S2. Quantifying clustering
Clustering is surprisingly difficult to quantify in a rigorous way. Our procedure, shown in Figure S2, is the following:
Collect average activations for categories A and B on the grid.
Possibly smooth this activation using a 2d Gaussian kernel (this step was skipped in our analyses).
Compute the d-prime of A over B for each unit on the grid.
Threshold the resulting map of d-primes.
The clustering index is the average number of units in the connected components of this map.
We also perform exactly the same computations for shuffled activations, in order to obtain a reference clustering index. A network is said to exhibit clustering if its index is larger than the reference index obtained for shuffled activations.
Quantifying topography
Consider a unit x and its neighborhood V(x).
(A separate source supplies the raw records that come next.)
**src/rtl/sw_count_seg_driver.sv**
```systemverilog
// sw_count_seg_driver
// -------------------
// Front end for the 7-segment display monitor. It synchronizes and debounces
// an active-low pushbutton and counts presses modulo MODULUS. While the button
// is held, the count auto-repeats. The current digit is driven as a registered
// active-low segment pattern.
//
// Ports
//   clk          system clock; all state changes on the rising edge
//   rst          synchronous reset, active-high, dominant over everything
//   sw_n         raw pushbutton, active-low (0 = pressed), asynchronous to clk
//   segout[7:0]  active-low segments: 7=dp 6=a 5=b 4=c 3=d 2=e 1=f 0=g
//   count[3:0]   current count, binary
//   press_pulse  one-cycle strobe on every increment (initial or repeat)
//   o_dbg_state  current press FSM state (IDLE=0, HELD=1, REPEAT=2)
//
// Timing, for DEBOUNCE_CYCLES = D, with sw_n first sampled low at edge k:
//   s2 is low after edge k+1.
//   The debounced level goes low after edge k+1+D.
//   count and press_pulse change at edge k+2+D.
//   segout follows one edge later.
// The first auto-repeat comes HOLD_CYCLES cycles after the initial increment.
// Later repeats come every REPEAT_CYCLES cycles.
module sw_count_seg_driver #(
  parameter int DEBOUNCE_CYCLES = 4,
  parameter int HOLD_CYCLES     = 16,
  parameter int REPEAT_CYCLES   = 4,
  parameter int MODULUS         = 10
) (
  input  logic       clk,
  input  logic       rst,
  input  logic       sw_n,
  output logic [7:0] segout,
  output logic [3:0] count,
  output logic       press_pulse,
  output logic [1:0] o_dbg_state
);

  localparam int DW   = $clog2(DEBOUNCE_CYCLES + 1);
  localparam int TMAX = (HOLD_CYCLES > REPEAT_CYCLES) ? HOLD_CYCLES : REPEAT_CYCLES;
  localparam int TW   = $clog2(TMAX + 1);

  localparam logic [DW-1:0] DB_LAST     = DW'(DEBOUNCE_CYCLES - 1);
  localparam logic [TW-1:0] HOLD_LAST   = TW'(HOLD_CYCLES - 1);
  localparam logic [TW-1:0] REPEAT_LAST = TW'(REPEAT_CYCLES - 1);
  localparam logic [3:0]    MOD_LAST    = 4'(MODULUS - 1);

  typedef enum logic [1:0] {
    ST_IDLE   = 2'd0,
    ST_HELD   = 2'd1,
    ST_REPEAT = 2'd2
  } state_t;

  // Synchronizer and debouncer state
  logic          r_s1;
  logic          r_s2;
  logic          r_db;       // debounced level, 1 = released
  logic [DW-1:0] r_db_cnt;

  // Press FSM and datapath
  state_t        r_state;
  logic [TW-1:0] r_timer;
  logic [3:0]    r_count;
  logic          r_pulse;
  logic [7:0]    r_seg;

  state_t        w_state_nxt;
  logic [TW-1:0] w_timer_nxt;
  logic          w_inc;
  logic [3:0]    w_count_nxt;

  // Segments a..g for one hex digit, active-low, dp excluded
  function automatic logic [6:0] seg_pattern(input logic [3:0] d);
    logic [6:0] p;
    case (d)
      4'h0:    p = 7'h01;
      4'h1:    p = 7'h4F;
      4'h2:    p = 7'h12;
      4'h3:    p = 7'h06;
      4'h4:    p = 7'h4C;
      4'h5:    p = 7'h24;
      4'h6:    p = 7'h20;
      4'h7:    p = 7'h0F;
      4'h8:    p = 7'h00;
      4'h9:    p = 7'h04;
      4'hA:    p = 7'h08;
      4'hB:    p = 7'h60;
      4'hC:    p = 7'h31;
      4'hD:    p = 7'h42;
      4'hE:    p = 7'h30;
      default: p = 7'h38;
    endcase
    return p;
  endfunction

  // Two-flop synchronizer followed by a run-length debouncer.
  // While s2 differs from the debounced level, the counter grows.
  // A disagreement lasting DEBOUNCE_CYCLES cycles flips the level.
  // Any agreement restarts the count.
  always_ff @(posedge clk) begin
    if (rst) begin
      r_s1     <= 1'b1;
      r_s2     <= 1'b1;
      r_db     <= 1'b1;
      r_db_cnt <= '0;
    end else begin
      r_s1 <= sw_n;
      r_s2 <= r_s1;
      if (r_s2 == r_db) begin
        r_db_cnt <= '0;
      end else if (r_db_cnt == DB_LAST) begin
        r_db     <= r_s2;
        r_db_cnt <= '0;
      end else begin
        r_db_cnt <= r_db_cnt + 1'b1;
      end
    end
  end

  // Next-state logic. A release is checked before the timer,
  // so a release always wins over a coincident timer expiry.
  always_comb begin
    w_state_nxt = r_state;
    w_timer_nxt = r_timer;
    w_inc       = 1'b0;
    case (r_state)
      ST_IDLE: begin
        if (!r_db) begin
          w_inc       = 1'b1;
          w_timer_nxt = '0;
          w_state_nxt = ST_HELD;
        end
      end
      ST_HELD: begin
        if (r_db) begin
          w_state_nxt = ST_IDLE;
        end else if (r_timer == HOLD_LAST) begin
          w_inc       = 1'b1;
          w_timer_nxt = '0;
          w_state_nxt = ST_REPEAT;
        end else begin
          w_timer_nxt = r_timer + 1'b1;
        end
      end
      ST_REPEAT: begin
        if (r_db) begin
          w_state_nxt = ST_IDLE;
        end else if (r_timer == REPEAT_LAST) begin
          w_inc       = 1'b1;
          w_timer_nxt = '0;
        end else begin
          w_timer_nxt = r_timer + 1'b1;
        end
      end
      default: begin
        w_state_nxt = ST_IDLE;
        w_timer_nxt = '0;
      end
    endcase

    w_count_nxt = r_count;
    if (w_inc) begin
      w_count_nxt = (r_count == MOD_LAST) ? 4'd0 : r_count + 4'd1;
    end
  end

  // The segment register samples the already-registered count and state.
  // The display therefore trails count by one cycle. The dp lags the
  // REPEAT state by the same amount.
  always_ff @(posedge clk) begin
    if (rst) begin
      r_state <= ST_IDLE;
      r_timer <= '0;
      r_count <= 4'd0;
      r_pulse <= 1'b0;
      r_seg   <= 8'h81;
    end else begin
      r_state <= w_state_nxt;
      r_timer <= w_timer_nxt;
      r_count <= w_count_nxt;
      r_pulse <= w_inc;
      r_seg   <= {(r_state != ST_REPEAT), seg_pattern(r_count)};
    end
  end

  assign segout      = r_seg;
  assign count       = r_count;
  assign press_pulse = r_pulse;
  assign o_dbg_state = r_state;

endmodule

```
We quantify topography as the average over x of the proportion of units in V(x) that have the same preference as x.
S3. Auto-encoding as regularization for Reset networks
We trained Reset networks of widths 1, 2 and 4 to classify Cifar-100, with and without adding a subnetwork to reconstruct the input. We then presented 1000 images from the test set to each of the 6 networks, and collected their activations on the grids.
Figure S3 (upper line) shows that activation is not evenly distributed on a Reset network’s grid. Units often become polarized, in the sense that many units are rarely activated if ever (dark purple), while many others are very often activated (yellow). This polarization effect becomes stronger within some subnetworks, as network width grows.
Figure S3 (lower line) also shows that polarization can be alleviated by introducing a level 2 subnetwork whose task is to reconstruct the input (red arrow on the model’s figure).
Acknowledgments
We thank Thibault Fouqueray for early and stimulating discussions where this idea was seeded, and Florence Bouhali for ongoing discussions, original ideas and encouragements on Reset networks. We also thank Hyodong Lee for exchanges that provided useful information on Topographic Deep Artificial Neural Networks.